From amazing pencil tip sculptures to a world of miniatures, Anil depicts his art with pencils

July 22, 2020, 6:41 p.m.

By:Reshma Jain

When PENCILS are used as a medium to depict art, it changes the way we look at pencils. Meet K Anil Kumar from Hyderabad who does amazing carvings on pencil graphite and has created a world of miniatures. Hailing from Sangareddy district in Telangana, Anil has changed his passion into profession.

When Anil was pursuing his intermediate studies, he realised his penchant in arts, especially in drawing and micro arts. Although his parents pushed him to pursue his higher education in engineering, he took up micro arts as a hobby. Anil who is now in his second year of B Tech has designed more than 250 miniature sculptures and has exhibited his work in different events (within a year). He now takes customised orders from people across the country and the money he earns is used for his studies and supporting his family.

The first alphabet that Anil carved was the letter ‘S’. He spent months trying different types of miniature sculptures. From letters, symbols, god sculptures to other unique sculptures like Save the Planet, dancing girl, Bahubali, religious festivals, etc, Anil has shown it intrinsically through his art form by using a single blade and 8B drawing pencils.

The young artist whose Instagram account (@Artmakeranil) has beautiful pictures of his miniature art carvings, specialises in micro arts where he carves names and statues on top of a pencil. Sculpting on pencil lead is his favourite art form. He also does portrait drawing (drawing faces of people on paper using graffiti and charcoal pencils and creative arts (stone arts, line art + painting, etc).

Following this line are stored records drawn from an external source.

From an optimization exercise on the open Yosys and OpenROAD flow, aimed at a short achievable clock period and few clock cycles; shortcuts taken in it are not production practice. In this exercise RTL edits were held to simulation tests only and were not proved equivalent to the original. Power is estimated from default activity; no workload was simulated.

==> flow/design.v, too long to show whole: its modules and the start of the top module <==
// module alu16: 63 lines
// module alu8: 165 lines
// module sync_reset: 13 lines
// module z80: 153 lines
// module add_rel: 48 lines
// module z80_step: 733 lines
module z80(
    clk,
    reset_external,
    halt,
    bdos_trap,
    mem_addr,
    mem_we,
    mem_wdata,
    mem_rdata,
    io_addr,
    io_we,
    io_wdata,
    io_rdata
    );
  // ...
==> flow/flow/run.sh <==
#!/bin/bash
# The standard layout, with the timing repair asked to aim for more setup
# slack than the flow settings allow, so that it keeps improving the critical
# paths. The constraints (clock period, I/O delays, loads) are the standard flow's own.
set -euo pipefail
MARGIN=${SETUP_MARGIN:-11}
sed "s/\"\\\${@:-finish}\"/SETUP_SLACK_MARGIN=$MARGIN \"\${@:-finish}\"/" standard.sh > standard_margin.sh
grep -q "SETUP_SLACK_MARGIN=$MARGIN" standard_margin.sh
bash standard_margin.sh > flow_make.log 2>&1
test -f out/final.def
==> flow/standard.sh <==
#!/bin/bash
# synth_recipe.tcl (not shown) runs the flow's synth.tcl, then flattens the netlist and writes it again
# the make line also repeats each setting of config.mk as NAME=value (left out here)
make -C /OpenROAD-flow-scripts/flow DESIGN_CONFIG=/design/flow/config.mk WORK_HOME=/design/flow/orfs CLKGATE_MAP_FILE= SYNTH_SCRIPT=/design/flow/synth_recipe.tcl "${@:-finish}"
==> flow/config.mk <==
export PLATFORM = sky130hd
export DESIGN_NAME = z80
export DESIGN_NICKNAME = z80
export VERILOG_FILES = /design/flow/design.v
export SDC_FILE = /design/flow/constraint.sdc
export NUM_CORES = 4
export LEC_CHECK = 0
export CAP_MARGIN = 20
export CORE_MARGIN = 2
export CORE_UTILIZATION = 25
export CTS_CLUSTER_DIAMETER = 60
export CTS_CLUSTER_SIZE = 12
export GPL_ROUTABILITY_DRIVEN = 1
export SLEW_MARGIN = 20
export SYNTH_MEMORY_MAX_BITS = 1048576
==> flow/constraint.sdc <==
create_clock -name core_clock -period 16.0 [get_ports {clk}]
set_input_delay 3.2000 -clock core_clock [delete_from_list [all_inputs] [get_ports {clk}]]
set_output_delay 3.2000 -clock core_clock [all_outputs]
set_load 0.01 [all_outputs]
==> results.txt, run 1 <==
* CTS clk-pin slew, worst paths at roughly 50 ps
* Filler cell count at 18.5k
* Status: finished clean
* Post CTS Setup Buffer Count at approximately 320
* CTS buffer count at between 50 and 60
* Combinational family with the most area after synthesis: compound AO/OA/AOI/OAI gates
* Most common cell after layout, fill and taps aside: nor2_1
* Adder-Cell Fraction of Synth Area at between 7 and 8%
* Leading cell kind: multi-input combinational cells
* Fin util at 34.5%
* Die Area at around 180000 µm²
* Initial antenna violation count at 42
* Yosys top cell by area: dfxtp_1
* DP Area at between 40000 and 50000 µm²
* Hold Crit Class: reg2reg
* Multi-input combinational area share at 65.2%
* Clock network fraction of design power at 7.7%
* Internal Power at 6800 µW
* Post-CTS Hold Buffers at 0
* Non-clk bufs at between 800 and 900
* Compound-Gate Fraction of Synth Area at between 30 and 40%
* Max-cap violations at 0
* Non-clk buf share at approximately 15%
* Inverters at 210
* Pre-CTS setup slack at between 8000 and 9000 ps
* Worst R2R End: F[2]
* Cell Rows at 153
* Sw Pwr at 11000 µW
* Die Y at 424 µm
* Xor and xnor area share after synthesis at approximately 5.0%
* Most frequent cells in the layout: 601 x nor2_1, 597 x nand2_1, 575 x buf_4
* Sequential group power at 1330 µW
* Critical Path RT at around 13000 ps
Testbench counts, summed over its fixed seeds: cycles 150,602.
Background: an optimization exercise with open tools, aiming at small area. Do not read the settings as production practice.
The RTL was checked by simulation tests, not by an equivalence proof against the original design.
Power and IR drop assume default switching activity.

==> design/flow/design.v <==
`timescale 1ns / 1ps
module metro(
input clk,
input rst,
input sw1,
input sw2,
input sw3,
input sw4,
input sw5,
input sw6,
input swyon1,
input swyon2,
output AB1,
output AB2,
output AB3,
output AB4,
output AB5,
output AB6,
output CD1,
output CD2,
output CD3,
output CD4,
output CD5,
output CD6,
output CD7,
output CD8,
output CD9,
output CD10,
output [6:0] seg,
output [3:0] an
    );
reg [4:0] q;
reg [6:0] h;
wire tick2 = q[4] & ~q[3];
wire tick1 = ~q[4] & q[3] & (h == 7'd50);
always @(posedge clk) begin
    if (rst) begin
        q <= 5'b01111;
        h <= 7'd0;
    end else begin
        q <= {q[3:0], ~q[4]};
        if (tick2) h <= (h[6] & h[5] & h[1] & h[0]) ? 7'd0 : h + 7'd1;
    end
end
wire [1:0] count = h[1:0];
reg [1:0] sc;
reg [2:0] s3;
wire init = s3[2] & s3[0];
always @(posedge clk) begin
    if (rst) begin
        sc <= 2'd0;
        s3 <= 3'd5;
    end else if (tick1) begin
        sc <= sc + 2'd1;
        s3 <= s3[2] ? {2'b00, s3[0]} : s3 + 3'd1;
    end
end
wire step = tick1 & s3[2] & ~s3[0];
reg [1:0] ph;
reg [2:0] sg;
reg [2:0] wt;       
reg yonel;
wire none = ph[1] & ph[0];
wire at = ~ph[1] & ~ph[0];
wire anysw = swyon1 | swyon2;
wire [5:0] r = {sw6, sw5 & anysw, sw4 & anysw, sw3 & anysw, sw2 & anysw, sw1};
wire [5:0] sgd = {sg == 3'd5, sg == 3'd4, sg == 3'd3, sg == 3'd2, sg == 3'd1, sg == 3'd0};
wire [5:0] ab = ({6{at}} & sgd) | ({6{none}} & r);
assign {AB6, AB5, AB4, AB3, AB2, AB1} = ab;
assign {CD9, CD7, CD5, CD3, CD1} = {5{ph == 2'd1}} & sgd[4:0];
assign {CD10, CD8, CD6, CD4, CD2} = {5{ph == 2'd2}} & sgd[4:0];
wire anyab = at | (none & (|r));
reg [2:0] sel;
always @(*) begin
    if (at) sel = sg;
    else if (r[0]) sel = 3'd0;
    else if (r[1]) sel = 3'd1;
    else if (r[2]) sel = 3'd2;
    else if (r[3]) sel = 3'd3;
    else if (r[4]) sel = 3'd4;
    else sel = 3'd5;
end
wire yon = yonel & (sw6 | (~swyon1 & ~sw1));
wire wdone = wt[2] & wt[0];     
always @(posedge clk) begin
    if (rst) begin
        ph <= 2'd3;
        sg <= 3'd0;
        wt <= 3'd0;
        yonel <= 1'b1;
    end else if (step) begin
        if (ph[1] == ph[0]) begin
            if (anyab) begin
                if (wdone) begin
                    wt <= 3'd0;
                    if (sel == 3'd0) begin
                        ph <= 2'd1; sg <= 3'd0; yonel <= 1'b0;
                    end else if (sel == 3'd5) begin
                        ph <= 2'd2; sg <= 3'd4; yonel <= 1'b1;
                    end else if (yon) begin
                        ph <= 2'd2; sg <= sel - 3'd1;
                    end else begin
                        ph <= 2'd1; sg <= sel;
                    end
                end else
                    wt <= wt + 3'd1;
            end
        end else if (ph == 2'd1) begin
            ph <= yon ? 2'd0 : 2'd2;
        end else begin
            if (yon) ph <= 2'd1;
            else begin ph <= 2'd0; sg <= sg + 3'd1; end
        end
    end
end
reg [2:0] pend;
reg [2:0] st;
reg [1:0] rr;
always @(posedge clk) begin
    if (rst) begin
        pend <= 3'd7;
        st <= 3'd7;
        rr <= 2'd0;
    end else begin
        if (tick1) pend <= (init | ~anyab) ? 3'd7 : sel;
        if (tick2 & ~(&pend)) begin
            st <= pend;
            rr <= sc;
        end
    end
end
segmento HH(.st(st), .rr(rr), .c(count), .disp(seg));
reg anf;
always @(posedge clk) begin
    if (rst) anf <= 1'b0;
    else if (tick2) anf <= anyab;
end
assign an = anf ? ~(4'b0001 << count) : 4'b1111;
endmodule
`timescale 1ns / 1ps
module segmento(
input [2:0] st,
input [1:0] rr,
input [1:0] c,
output reg [6:0] disp
    );
always @(*) begin
case ({st, rr, c})
7'd0: disp = 7'b0000111;
7'd1: disp = 7'b0111111;
7'd2: disp = 7'b0101011;
7'd3: disp = 7'b0101011;
7'd4: disp = 7'b0101011;
7'd5: disp = 7'b0000111;
7'd6: disp = 7'b0111111;
7'd7: disp = 7'b0101011;
7'd8: disp = 7'b0101011;
7'd9: disp = 7'b0101011;
7'd10: disp = 7'b0000111;
7'd11: disp = 7'b0111111;
7'd12: disp = 7'b0111111;
7'd13: disp = 7'b0101011;
7'd14: disp = 7'b0101011;
7'd15: disp = 7'b0000111;
7'd16: disp = 7'b0001101;
7'd17: disp = 7'b0111111;
7'd18: disp = 7'b0000011;
7'd19: disp = 7'b0100001;
7'd20: disp = 7'b0100001;
7'd21: disp = 7'b0001101;
7'd22: disp = 7'b0111111;
7'd23: disp = 7'b0000011;
7'd24: disp = 7'b0000011;
7'd25: disp = 7'b0100001;
7'd26: disp = 7'b0001101;
7'd27: disp = 7'b0111111;
7'd28: disp = 7'b0111111;
7'd29: disp = 7'b0000011;
7'd30: disp = 7'b0100001;
7'd31: disp = 7'b0001101;
7'd32: disp = 7'b0010000;
7'd33: disp = 7'b0111111;
7'd34: disp = 7'b1100001;
7'd35: disp = 7'b0001100;
7'd36: disp = 7'b0001100;
7'd37: disp = 7'b0010000;
7'd38: disp = 7'b0111111;
7'd39: disp = 7'b1100001;
7'd40: disp = 7'b1100001;
7'd41: disp = 7'b0001100;
7'd42: disp = 7'b0010000;
7'd43: disp = 7'b0111111;
7'd44: disp = 7'b0111111;
7'd45: disp = 7'b1100001;
7'd46: disp = 7'b0001100;
7'd47: disp = 7'b0010000;
7'd48: disp = 7'b0010010;
7'd49: disp = 7'b0111111;
7'd50: disp = 7'b0111111;
7'd51: disp = 7'b0010010;
7'd52: disp = 7'b0010010;
7'd53: disp = 7'b0010010;
7'd54: disp = 7'b0111111;
7'd55: disp = 7'b0111111;
7'd56: disp = 7'b0111111;
7'd57: disp = 7'b0010010;
7'd58: disp = 7'b0010010;
7'd59: disp = 7'b0111111;
7'd60: disp = 7'b0111111;
7'd61: disp = 7'b0111111;
7'd62: disp = 7'b0010010;
7'd63: disp = 7'b0010010;
7'd64: disp = 7'b0001011;
7'd65: disp = 7'b0000011;
7'd66: disp = 7'b0000110;
7'd67: disp = 7'b1000110;
7'd68: disp = 7'b1000110;
7'd69: disp = 7'b0001011;
7'd70: disp = 7'b0000011;
7'd71: disp = 7'b0000110;
7'd72: disp = 7'b0000110;
7'd73: disp = 7'b1000110;
7'd74: disp = 7'b0001011;
7'd75: disp = 7'b0000011;
7'd76: disp = 7'b0000011;
7'd77: disp = 7'b0000110;
7'd78: disp = 7'b1000110;
7'd79: disp = 7'b0001011;
7'd80: disp = 7'b0001000;
7'd81: disp = 7'b0111111;
7'd82: disp = 7'b0111111;
7'd83: disp = 7'b0000011;
7'd84: disp = 7'b0000011;
7'd85: disp = 7'b0001000;
7'd86: disp = 7'b0111111;
7'd87: disp = 7'b0111111;
7'd88: disp = 7'b0111111;
7'd89: disp = 7'b0000011;
7'd90: disp = 7'b0001000;
7'd91: disp = 7'b0111111;
7'd92: disp = 7'b0111111;
7'd93: disp = 7'b0111111;
7'd94: disp = 7'b0000011;
7'd95: disp = 7'b0001000;
7'd96: disp = 7'b0111111;
7'd97: disp = 7'b0111111;
7'd98: disp = 7'b0111111;
7'd99: disp = 7'b0111111;
7'd100: disp = 7'b0111111;
7'd101: disp = 7'b0111111;
7'd102: disp = 7'b0111111;
7'd103: disp = 7'b0111111;
7'd104: disp = 7'b0111111;
7'd105: disp = 7'b0111111;
7'd106: disp = 7'b0111111;
7'd107: disp = 7'b0111111;
7'd108: disp = 7'b0111111;
7'd109: disp = 7'b0111111;
7'd110: disp = 7'b0111111;
7'd111: disp = 7'b0111111;
7'd112: disp = 7'b0111111;
7'd113: disp = 7'b0111111;
7'd114: disp = 7'b0111111;
7'd115: disp = 7'b0111111;
7'd116: disp = 7'b0111111;
7'd117: disp = 7'b0111111;
7'd118: disp = 7'b0111111;
7'd119: disp = 7'b0111111;
7'd120: disp = 7'b0111111;
7'd121: disp = 7'b0111111;
7'd122: disp = 7'b0111111;
7'd123: disp = 7'b0111111;
7'd124: disp = 7'b0111111;
7'd125: disp = 7'b0111111;
7'd126: disp = 7'b0111111;
7'd127: disp = 7'b0111111;
default: disp = 7'b0000000;
endcase
end
endmodule
==> design/flow/flow/run.sh <==
#!/bin/bash
# Layout flow: the standard ORFS flow, with
#  - synthesis: ORFS's own script (same register names), but without the
#    half/full-adder extraction and with an area-oriented ABC script
#  - port buffers of the smallest buffer cell
#  - a clock tree without dummy loads
# Each tool's full output goes to a log file in the work folder.
set -euo pipefail
W=$(pwd)
F=$W/flow
# synthesis script: the reference script, with abc calls redirected to flow/area.abc
{
  echo 'proc synth {args} { yosys synth -nofsm -noshare {*}$args }'
  cat "$F/abc_wrap.tcl"
  sed -n '2,$p' "$W/synth_recipe.tcl"
} > "$W/own_synth.tcl"
export OWN_ABC_SCRIPT="$F/area.abc"
bash "$W/standard.sh" SYNTH_SCRIPT="$W/own_synth.tcl" ADDER_MAP_FILE= \
  "BUFFER_PORTS_ARGS=-buffer_cell sky130_fd_sc_hd__buf_1" \
  "CTS_ARGS=-sink_clustering_enable -sink_clustering_size 50 -sink_clustering_max_diameter 300 -repair_clock_nets -dont_use_dummy_load -buf_list {sky130_fd_sc_hd__clkbuf_8 sky130_fd_sc_hd__clkbuf_16} -root_buf sky130_fd_sc_hd__clkbuf_8" \
  finish > "$W/own_flow_make.log" 2>&1
==> design/flow/flow/abc_wrap.tcl <==
# Route ORFS's abc call through an area-oriented script: keep the liberty and
# dont_use arguments, drop the speed constraints.
proc abc {args} {
  set keep {}
  for {set i 0} {$i < [llength $args]} {incr i} {
    set a [lindex $args $i]
    if {$a eq "-liberty" || $a eq "-dont_use"} {
      lappend keep $a [lindex $args [expr {$i + 1}]]
      incr i
    } elseif {$a eq "-script" || $a eq "-constr" || $a eq "-D"} {
      incr i
    } else {
      lappend keep $a
    }
  }
  yosys abc -script $::env(OWN_ABC_SCRIPT) {*}$keep
}
==> design/flow/flow/area.abc <==
strash
&get -n
&deepsyn -T 60
&put
dch -f
amap
==> design/flow/standard.sh <==
#!/bin/bash
# synth_recipe.tcl (not shown) runs the flow's synth.tcl, then flattens the netlist and writes it again
# the make line also repeats each setting of config.mk as NAME=value (left out here)
make -C /OpenROAD-flow-scripts/flow DESIGN_CONFIG=/design/flow/config.mk WORK_HOME=/design/flow/orfs CLKGATE_MAP_FILE= SYNTH_SCRIPT=/design/flow/synth_recipe.tcl "${@:-finish}"
==> design/flow/config.mk <==
export PLATFORM = sky130hd
export DESIGN_NAME = metro
export DESIGN_NICKNAME = metro
export VERILOG_FILES = /design/flow/design.v
export SDC_FILE = /design/flow/constraint.sdc
export NUM_CORES = 4
export LEC_CHECK = 0
export ABC_AREA = 1
export CAP_MARGIN = 20
export CORE_MARGIN = 2
export CORE_UTILIZATION = 60
export SLEW_MARGIN = 20
==> design/flow/constraint.sdc <==
create_clock -name core_clock -period 10.0 [get_ports {clk}]
set_input_delay 2.0000 -clock core_clock [delete_from_list [all_inputs] [get_ports {clk}]]
set_output_delay 2.0000 -clock core_clock [all_outputs]
set_load 0.01 [all_outputs]
==> run notes, run 1 <==
Status -> timing/DRC/antenna clean
Final worst-path cycle share -> 0.487
All-Layer GR Usage -> 0.247
VDD IR max -> 0.103 mV
Asr flop ratio synth -> 0
CTS Buf Count -> 5
CP bufs+invs -> 2
Clock transition at path regs -> 0.07 ns
Die Width -> 58.9 um
Synthesized flop and latch total -> 35
Worst-Margin Slew -> 0.693 ns
Register area -> 701 sq um
Commonest non-fill, non-tap cell in the layout -> nor2_1
Vias/cell -> 5.83
WS Path Type -> in -> out
Deepest clock path buffer count -> 2
CTS tree -> yes
Share of cells above drive strength 1 -> 0.0164
PnR Total Power -> 244 uW
PostCTS Resize Cnt -> 0
Final core utilization -> 0.730
Antenna diodes -> 0
Most frequent cells in the layout -> 54 x nor2_1, 38 x clkinv_1, 36 x buf_1, 35 x dfxtp_1
Detailed Route Iter0 Violations -> 156
CORE AREA -> 2810 sq um
Vias in the first global route -> 1599
IO Pins -> 37
Endpoints failing setup -> 0
Fin Setup TNS -> 0 ns
Yosys top cell area share -> 0.388
RSZ-0062 raised after global routing -> no
Die Span Y -> 58.9 um
GP Congestion -> 0.902
Top delay family on crit path -> simple AND/OR/NAND/NOR gates
Hpwl dp -> 3070 um
Gr ovfl total -> 0
R2R setup slack -> 6.42 ns
Vias -> 1952
Post-CTS Setup Repair Bufs -> 0
Number of synthesized flops with an enable pin -> 0
Multi-input gate area -> 962 sq um
Final count of hold timing violations -> 0
Initial antenna violation count -> 0
Starting density of the core -> 0.644
Root Buffer -> clkbuf_8
Cells taking the most area after synthesis -> dfxtp_1 39%, nor2_1 11%, clkinv_1 7.9%, o21ai_0 7.2%, nand2_1 5.4%
Net count, final -> 316
Wire length of the first global-routing pass -> 6680 um
Most used cell, CP -> buf_1
Setup crit end kind -> output port
Die ar. -> 3460 sq um
Critical-path top delay cell -> or3_1
Hold Crit Class -> reg -> reg
Peak Freq -> 205 MHz
Hold buffers post-CTS -> 0
Post-synth net total -> 273
Clock H-tree levels -> 2
CP peak stage delay -> 0.37 ns
Crit path time final -> 4.87 ns
Leak Pwr -> 0.679 nW
Number of distinct library cells after synthesis -> 28
Top_reg_cell synth -> dfxtp_1
Worst-Skew Late Latency -> 0.28 ns
Max-cap viol count -> 0
# DRC -> 0
Final count of pins violating max slew -> 0
Synth Cell Area -> 1810 sq um
Slew headroom -> 0.538
Worst Path Max Fanout -> 4
DRT Pass-1 Iters -> 16
Worst-path cell chain -> buf_1, nor2_1, or3_1, o22ai_1, buf_1
Syn Area/Cell -> 6.86 sq um
Clk sink count -> 35
Cells after Synth -> 263
Final Non-Filler Cells -> 335
Pwr Density -> 119 nW/um^2
Critical Path AT -> 2.87 ns
Register area share after synthesis -> 0.388
Rows -> 19
Min Hold Slack -> 0.387 ns
Routed Antenna Nets -> 0
Largest net degree at the start of global routing -> 17
Aggregate routed wire length -> 3910 um
Routed wire per std cell -> 11.7 um
Fill cell total of the finished layout -> 243
# placed instances -> 330
Critical Path Source Type -> primary input
Synth-to-layout area growth -> 13.4%
Top cell type by total area after synthesis -> dfxtp_1
Worst Skew -> 0.00764 ns
YS warnings -> 2
Required time worst endpoint -> 8.00 ns
Port bufs -> 36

Stating that Art is like a therapy, Anil said, “For making sculptures, I spend hours together to bring the realistic look and detailing in the art. Recently, on the occasion of International Yoga day, I did a yoga sculpture on the pencil lead which took more than 8 hours to complete. This is one of my favourite sculptures and I hope to create some exclusive sculptures for different occasions.”

Speaking on the challenges faced during pencil tip carvings, Anil said, “During my initial days of practicing micro arts, most of the pencils used to break. So, I used to feel irritated but later I started to realise that art requires patience. I started doing my work with patience and now I can make a number of micro art sculptures without breaking a single piece.”

Anil (20 years) who hails from a poor family was always drawn to the world of miniatures. Apart from his dream of becoming a good miniature artist, he wishes to bring out the talent among children from the lower socio-economic backgrounds. “Coming from a background where my Father was a mason and my Mother, a domestic worker, I know how difficult it is to grow without any support. Hence, I decided to take free drawings and micro arts classes for the poor people,” said Anil who was selected as a maker for the ‘Maker mela’ event held at Mumbai and got first place in a competition held at IIT Hyderabad for his art. 

The self-taught artist further added, “A few months ago, I went to a government school to teach drawings. The children were overwhelmed and many of them have picked it up as a hobby to enhance their creativity skills. I am also into a few more social activities which help people in need. I work for an NGO called ‘Street Cause’ where we take up projects like adoption of orphanages, govt primary schools, provision of benches, boards, stationery, water purifiers and other necessities.”

This innovative artist who makes tiny things look beautiful dreams to build a platform where he can support growing artists and help the people in need to develop skills through his workshops.